Reproduce exactly, and only, the lines running from the start of the entries below to the line containing "slack: 2.78 ns".

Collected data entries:
****

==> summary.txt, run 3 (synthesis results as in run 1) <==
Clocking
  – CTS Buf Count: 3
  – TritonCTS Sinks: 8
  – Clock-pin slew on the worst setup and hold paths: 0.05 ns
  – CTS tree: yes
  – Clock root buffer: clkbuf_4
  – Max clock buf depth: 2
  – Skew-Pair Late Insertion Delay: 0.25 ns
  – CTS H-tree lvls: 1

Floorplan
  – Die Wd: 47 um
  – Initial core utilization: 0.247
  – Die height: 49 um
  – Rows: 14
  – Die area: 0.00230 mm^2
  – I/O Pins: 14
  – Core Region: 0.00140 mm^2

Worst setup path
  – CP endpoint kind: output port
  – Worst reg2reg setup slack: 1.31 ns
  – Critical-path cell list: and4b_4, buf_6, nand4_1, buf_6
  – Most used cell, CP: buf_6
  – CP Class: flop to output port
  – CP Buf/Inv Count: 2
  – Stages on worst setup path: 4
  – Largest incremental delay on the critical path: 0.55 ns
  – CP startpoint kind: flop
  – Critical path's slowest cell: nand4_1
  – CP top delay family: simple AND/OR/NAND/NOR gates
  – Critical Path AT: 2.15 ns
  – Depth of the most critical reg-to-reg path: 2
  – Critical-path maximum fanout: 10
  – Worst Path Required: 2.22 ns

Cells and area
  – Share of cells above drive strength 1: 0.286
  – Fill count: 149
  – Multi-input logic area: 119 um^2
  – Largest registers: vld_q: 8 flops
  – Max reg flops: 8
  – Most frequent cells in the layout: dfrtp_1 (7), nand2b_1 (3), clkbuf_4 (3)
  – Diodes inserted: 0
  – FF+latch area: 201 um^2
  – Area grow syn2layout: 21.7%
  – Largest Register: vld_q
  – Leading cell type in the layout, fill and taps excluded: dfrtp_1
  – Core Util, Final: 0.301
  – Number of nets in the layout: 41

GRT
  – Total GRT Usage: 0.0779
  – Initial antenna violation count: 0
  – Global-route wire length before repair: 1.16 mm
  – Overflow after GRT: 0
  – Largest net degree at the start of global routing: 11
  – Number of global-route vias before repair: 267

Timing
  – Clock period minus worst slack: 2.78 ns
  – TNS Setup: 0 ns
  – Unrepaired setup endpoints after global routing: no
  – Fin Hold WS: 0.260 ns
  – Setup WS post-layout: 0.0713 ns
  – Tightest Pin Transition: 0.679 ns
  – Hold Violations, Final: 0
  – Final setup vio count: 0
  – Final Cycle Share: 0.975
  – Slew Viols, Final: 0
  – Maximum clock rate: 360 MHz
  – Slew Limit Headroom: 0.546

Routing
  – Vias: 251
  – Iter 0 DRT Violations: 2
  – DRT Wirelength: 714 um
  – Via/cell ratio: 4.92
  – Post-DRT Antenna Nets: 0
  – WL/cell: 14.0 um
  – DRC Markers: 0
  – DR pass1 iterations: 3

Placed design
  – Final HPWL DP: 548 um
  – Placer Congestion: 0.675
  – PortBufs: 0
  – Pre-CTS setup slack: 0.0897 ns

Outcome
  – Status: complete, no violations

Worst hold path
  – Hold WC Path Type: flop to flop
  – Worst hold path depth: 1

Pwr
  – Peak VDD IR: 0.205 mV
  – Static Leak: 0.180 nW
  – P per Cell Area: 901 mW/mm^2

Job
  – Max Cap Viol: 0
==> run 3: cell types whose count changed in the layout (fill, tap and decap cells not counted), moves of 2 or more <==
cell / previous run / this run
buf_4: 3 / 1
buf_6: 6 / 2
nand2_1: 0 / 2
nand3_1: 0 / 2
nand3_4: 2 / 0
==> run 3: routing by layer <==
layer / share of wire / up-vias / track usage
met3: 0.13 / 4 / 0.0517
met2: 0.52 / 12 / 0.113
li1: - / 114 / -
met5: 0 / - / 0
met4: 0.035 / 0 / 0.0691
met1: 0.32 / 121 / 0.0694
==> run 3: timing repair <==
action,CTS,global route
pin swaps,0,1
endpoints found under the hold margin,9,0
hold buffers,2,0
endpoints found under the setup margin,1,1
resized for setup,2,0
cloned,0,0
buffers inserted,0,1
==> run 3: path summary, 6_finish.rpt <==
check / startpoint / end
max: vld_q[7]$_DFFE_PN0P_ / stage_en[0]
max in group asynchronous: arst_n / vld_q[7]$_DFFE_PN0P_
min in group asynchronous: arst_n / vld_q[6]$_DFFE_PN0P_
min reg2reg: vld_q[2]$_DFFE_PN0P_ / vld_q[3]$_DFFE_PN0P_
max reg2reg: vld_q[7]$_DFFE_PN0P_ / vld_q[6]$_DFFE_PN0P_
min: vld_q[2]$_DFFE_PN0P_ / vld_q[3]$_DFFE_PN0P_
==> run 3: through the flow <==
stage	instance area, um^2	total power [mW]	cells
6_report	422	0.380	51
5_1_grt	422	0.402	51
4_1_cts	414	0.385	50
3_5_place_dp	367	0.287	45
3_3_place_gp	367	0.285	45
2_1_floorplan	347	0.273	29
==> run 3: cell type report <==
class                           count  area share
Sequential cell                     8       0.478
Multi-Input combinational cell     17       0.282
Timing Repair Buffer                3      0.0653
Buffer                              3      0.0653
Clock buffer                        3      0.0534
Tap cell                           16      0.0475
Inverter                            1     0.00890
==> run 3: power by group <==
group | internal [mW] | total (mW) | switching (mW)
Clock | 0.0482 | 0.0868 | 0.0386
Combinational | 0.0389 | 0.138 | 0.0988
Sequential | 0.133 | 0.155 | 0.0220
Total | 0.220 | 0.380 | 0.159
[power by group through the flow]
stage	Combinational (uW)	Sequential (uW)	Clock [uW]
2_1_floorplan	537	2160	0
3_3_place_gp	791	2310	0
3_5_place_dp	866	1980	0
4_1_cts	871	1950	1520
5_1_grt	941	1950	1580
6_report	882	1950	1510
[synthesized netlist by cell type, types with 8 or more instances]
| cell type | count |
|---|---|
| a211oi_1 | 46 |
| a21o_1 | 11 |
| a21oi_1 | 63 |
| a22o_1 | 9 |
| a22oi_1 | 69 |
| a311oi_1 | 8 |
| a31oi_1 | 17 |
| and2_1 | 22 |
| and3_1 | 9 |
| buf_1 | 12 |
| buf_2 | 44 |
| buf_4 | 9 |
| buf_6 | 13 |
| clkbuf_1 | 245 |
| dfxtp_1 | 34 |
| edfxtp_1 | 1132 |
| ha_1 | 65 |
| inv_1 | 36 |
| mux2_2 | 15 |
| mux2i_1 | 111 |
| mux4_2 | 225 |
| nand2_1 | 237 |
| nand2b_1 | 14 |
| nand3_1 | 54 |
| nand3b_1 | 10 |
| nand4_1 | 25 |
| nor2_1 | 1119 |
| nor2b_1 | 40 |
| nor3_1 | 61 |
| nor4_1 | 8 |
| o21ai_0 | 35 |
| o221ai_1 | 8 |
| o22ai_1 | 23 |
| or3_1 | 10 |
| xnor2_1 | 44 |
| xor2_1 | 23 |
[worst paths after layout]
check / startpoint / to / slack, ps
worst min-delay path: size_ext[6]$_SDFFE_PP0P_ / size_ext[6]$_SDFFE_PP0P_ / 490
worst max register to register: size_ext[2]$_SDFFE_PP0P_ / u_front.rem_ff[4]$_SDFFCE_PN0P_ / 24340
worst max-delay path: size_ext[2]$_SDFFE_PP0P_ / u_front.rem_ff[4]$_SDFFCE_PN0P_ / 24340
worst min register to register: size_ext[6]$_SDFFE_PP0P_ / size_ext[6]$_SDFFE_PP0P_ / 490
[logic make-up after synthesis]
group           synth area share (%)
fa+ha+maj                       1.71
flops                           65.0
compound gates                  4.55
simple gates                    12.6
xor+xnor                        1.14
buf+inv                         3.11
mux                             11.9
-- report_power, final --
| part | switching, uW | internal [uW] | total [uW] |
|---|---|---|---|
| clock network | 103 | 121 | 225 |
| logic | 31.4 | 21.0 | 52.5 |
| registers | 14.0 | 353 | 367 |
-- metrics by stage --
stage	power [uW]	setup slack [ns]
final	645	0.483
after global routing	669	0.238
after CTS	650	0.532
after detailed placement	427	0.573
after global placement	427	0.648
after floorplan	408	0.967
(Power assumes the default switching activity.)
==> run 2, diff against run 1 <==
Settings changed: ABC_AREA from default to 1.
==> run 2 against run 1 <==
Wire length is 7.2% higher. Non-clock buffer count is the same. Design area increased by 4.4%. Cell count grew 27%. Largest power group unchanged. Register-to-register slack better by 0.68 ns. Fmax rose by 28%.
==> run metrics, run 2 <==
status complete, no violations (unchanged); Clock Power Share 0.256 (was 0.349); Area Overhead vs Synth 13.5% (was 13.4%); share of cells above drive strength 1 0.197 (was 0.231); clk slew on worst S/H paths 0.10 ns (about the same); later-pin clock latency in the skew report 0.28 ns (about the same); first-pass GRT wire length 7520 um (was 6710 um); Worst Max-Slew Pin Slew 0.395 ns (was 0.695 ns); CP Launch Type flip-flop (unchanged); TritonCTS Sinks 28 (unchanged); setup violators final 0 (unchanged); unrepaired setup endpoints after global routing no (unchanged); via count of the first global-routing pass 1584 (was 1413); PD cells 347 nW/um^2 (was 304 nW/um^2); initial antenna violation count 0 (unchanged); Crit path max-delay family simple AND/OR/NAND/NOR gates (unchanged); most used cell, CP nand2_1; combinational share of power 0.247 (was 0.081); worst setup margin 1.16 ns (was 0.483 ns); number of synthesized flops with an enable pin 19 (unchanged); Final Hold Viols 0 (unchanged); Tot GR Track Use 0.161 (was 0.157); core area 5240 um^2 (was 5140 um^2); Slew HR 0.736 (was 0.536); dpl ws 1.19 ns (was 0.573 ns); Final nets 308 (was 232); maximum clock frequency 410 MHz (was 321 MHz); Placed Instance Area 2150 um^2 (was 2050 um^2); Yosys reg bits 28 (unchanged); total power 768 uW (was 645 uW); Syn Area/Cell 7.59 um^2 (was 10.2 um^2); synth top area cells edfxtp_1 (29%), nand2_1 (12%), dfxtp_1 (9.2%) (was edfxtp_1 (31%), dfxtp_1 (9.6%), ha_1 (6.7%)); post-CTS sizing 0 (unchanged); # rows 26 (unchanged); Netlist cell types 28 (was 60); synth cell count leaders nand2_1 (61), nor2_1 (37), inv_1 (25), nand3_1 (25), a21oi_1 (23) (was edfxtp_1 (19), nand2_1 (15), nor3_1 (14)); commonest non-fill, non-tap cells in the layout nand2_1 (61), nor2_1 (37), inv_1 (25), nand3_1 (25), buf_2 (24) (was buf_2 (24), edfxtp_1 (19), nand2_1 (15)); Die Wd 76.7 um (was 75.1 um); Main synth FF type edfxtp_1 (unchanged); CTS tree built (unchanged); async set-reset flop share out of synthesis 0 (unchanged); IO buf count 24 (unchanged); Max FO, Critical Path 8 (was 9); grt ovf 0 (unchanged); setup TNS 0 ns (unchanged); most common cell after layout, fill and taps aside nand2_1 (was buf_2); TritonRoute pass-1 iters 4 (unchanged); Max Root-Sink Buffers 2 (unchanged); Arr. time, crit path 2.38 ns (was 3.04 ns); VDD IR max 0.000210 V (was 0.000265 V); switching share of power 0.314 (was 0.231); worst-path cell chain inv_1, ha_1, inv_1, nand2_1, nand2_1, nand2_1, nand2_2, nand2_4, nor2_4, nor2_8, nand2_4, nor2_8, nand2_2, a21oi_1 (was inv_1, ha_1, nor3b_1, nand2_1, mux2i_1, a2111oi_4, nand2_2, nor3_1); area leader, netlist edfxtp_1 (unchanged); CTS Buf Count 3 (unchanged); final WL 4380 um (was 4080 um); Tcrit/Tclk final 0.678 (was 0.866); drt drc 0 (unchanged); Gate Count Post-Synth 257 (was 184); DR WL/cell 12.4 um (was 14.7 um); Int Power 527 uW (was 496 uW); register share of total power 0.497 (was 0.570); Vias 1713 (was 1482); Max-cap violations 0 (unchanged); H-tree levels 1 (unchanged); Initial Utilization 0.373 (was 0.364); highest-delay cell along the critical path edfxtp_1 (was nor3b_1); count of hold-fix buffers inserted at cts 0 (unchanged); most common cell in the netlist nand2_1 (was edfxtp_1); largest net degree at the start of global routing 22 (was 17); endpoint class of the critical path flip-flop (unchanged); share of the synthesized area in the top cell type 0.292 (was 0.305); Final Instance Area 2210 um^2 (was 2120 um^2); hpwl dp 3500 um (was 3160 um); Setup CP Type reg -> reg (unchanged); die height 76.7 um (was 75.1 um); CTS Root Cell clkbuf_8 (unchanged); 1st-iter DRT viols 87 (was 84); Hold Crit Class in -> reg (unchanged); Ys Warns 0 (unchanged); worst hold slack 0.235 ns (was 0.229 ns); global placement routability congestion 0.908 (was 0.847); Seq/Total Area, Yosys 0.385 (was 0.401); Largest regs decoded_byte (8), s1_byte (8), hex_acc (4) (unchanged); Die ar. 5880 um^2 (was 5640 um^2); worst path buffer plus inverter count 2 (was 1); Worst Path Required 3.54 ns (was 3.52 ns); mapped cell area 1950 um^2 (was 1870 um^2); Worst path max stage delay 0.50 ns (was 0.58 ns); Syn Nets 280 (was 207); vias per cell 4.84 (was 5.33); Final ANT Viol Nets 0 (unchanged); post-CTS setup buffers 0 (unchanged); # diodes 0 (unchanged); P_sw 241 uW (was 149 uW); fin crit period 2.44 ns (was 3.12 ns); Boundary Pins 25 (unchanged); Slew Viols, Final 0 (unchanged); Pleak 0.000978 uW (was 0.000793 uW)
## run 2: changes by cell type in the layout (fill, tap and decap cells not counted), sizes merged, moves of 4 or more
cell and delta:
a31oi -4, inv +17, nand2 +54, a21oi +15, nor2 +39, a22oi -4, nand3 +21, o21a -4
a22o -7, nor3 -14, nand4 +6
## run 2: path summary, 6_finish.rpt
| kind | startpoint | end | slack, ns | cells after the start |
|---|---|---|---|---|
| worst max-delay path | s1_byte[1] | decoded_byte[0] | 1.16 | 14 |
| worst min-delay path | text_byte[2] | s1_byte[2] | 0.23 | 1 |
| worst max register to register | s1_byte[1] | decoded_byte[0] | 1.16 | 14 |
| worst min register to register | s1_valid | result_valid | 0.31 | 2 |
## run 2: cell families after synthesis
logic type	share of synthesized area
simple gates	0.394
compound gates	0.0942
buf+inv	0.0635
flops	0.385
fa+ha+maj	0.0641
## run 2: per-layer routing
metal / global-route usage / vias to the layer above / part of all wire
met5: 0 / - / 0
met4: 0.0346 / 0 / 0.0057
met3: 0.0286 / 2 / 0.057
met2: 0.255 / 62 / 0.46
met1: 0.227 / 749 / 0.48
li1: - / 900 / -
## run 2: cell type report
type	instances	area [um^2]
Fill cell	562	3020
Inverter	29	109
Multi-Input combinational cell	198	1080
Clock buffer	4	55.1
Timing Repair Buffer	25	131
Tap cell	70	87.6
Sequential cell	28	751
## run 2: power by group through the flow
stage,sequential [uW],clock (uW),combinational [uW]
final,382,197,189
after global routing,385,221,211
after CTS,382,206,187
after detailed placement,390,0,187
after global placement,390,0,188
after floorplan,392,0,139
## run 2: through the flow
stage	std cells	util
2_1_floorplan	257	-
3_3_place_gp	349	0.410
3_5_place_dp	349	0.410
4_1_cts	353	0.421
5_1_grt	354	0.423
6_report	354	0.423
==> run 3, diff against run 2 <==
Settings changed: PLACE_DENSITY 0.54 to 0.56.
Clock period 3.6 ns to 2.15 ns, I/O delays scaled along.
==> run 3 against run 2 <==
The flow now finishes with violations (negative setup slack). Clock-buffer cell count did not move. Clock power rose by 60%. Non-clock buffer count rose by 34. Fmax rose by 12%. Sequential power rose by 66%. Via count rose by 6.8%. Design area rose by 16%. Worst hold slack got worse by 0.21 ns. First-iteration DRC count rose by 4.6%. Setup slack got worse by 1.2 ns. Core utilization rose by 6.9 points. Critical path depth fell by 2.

****

### TASK ANSWER
==> summary.txt, run 3 (synthesis results as in run 1) <==
Clocking
  – CTS Buf Count: 3
  – TritonCTS Sinks: 8
  – Clock-pin slew on the worst setup and hold paths: 0.05 ns
  – CTS tree: yes
  – Clock root buffer: clkbuf_4
  – Max clock buf depth: 2
  – Skew-Pair Late Insertion Delay: 0.25 ns
  – CTS H-tree lvls: 1

Floorplan
  – Die Wd: 47 um
  – Initial core utilization: 0.247
  – Die height: 49 um
  – Rows: 14
  – Die area: 0.00230 mm^2
  – I/O Pins: 14
  – Core Region: 0.00140 mm^2

Worst setup path
  – CP endpoint kind: output port
  – Worst reg2reg setup slack: 1.31 ns
  – Critical-path cell list: and4b_4, buf_6, nand4_1, buf_6
  – Most used cell, CP: buf_6
  – CP Class: flop to output port
  – CP Buf/Inv Count: 2
  – Stages on worst setup path: 4
  – Largest incremental delay on the critical path: 0.55 ns
  – CP startpoint kind: flop
  – Critical path's slowest cell: nand4_1
  – CP top delay family: simple AND/OR/NAND/NOR gates
  – Critical Path AT: 2.15 ns
  – Depth of the most critical reg-to-reg path: 2
  – Critical-path maximum fanout: 10
  – Worst Path Required: 2.22 ns

Cells and area
  – Share of cells above drive strength 1: 0.286
  – Fill count: 149
  – Multi-input logic area: 119 um^2
  – Largest registers: vld_q: 8 flops
  – Max reg flops: 8
  – Most frequent cells in the layout: dfrtp_1 (7), nand2b_1 (3), clkbuf_4 (3)
  – Diodes inserted: 0
  – FF+latch area: 201 um^2
  – Area grow syn2layout: 21.7%
  – Largest Register: vld_q
  – Leading cell type in the layout, fill and taps excluded: dfrtp_1
  – Core Util, Final: 0.301
  – Number of nets in the layout: 41

GRT
  – Total GRT Usage: 0.0779
  – Initial antenna violation count: 0
  – Global-route wire length before repair: 1.16 mm
  – Overflow after GRT: 0
  – Largest net degree at the start of global routing: 11
  – Number of global-route vias before repair: 267

Timing
  – Clock period minus worst slack: 2.78 ns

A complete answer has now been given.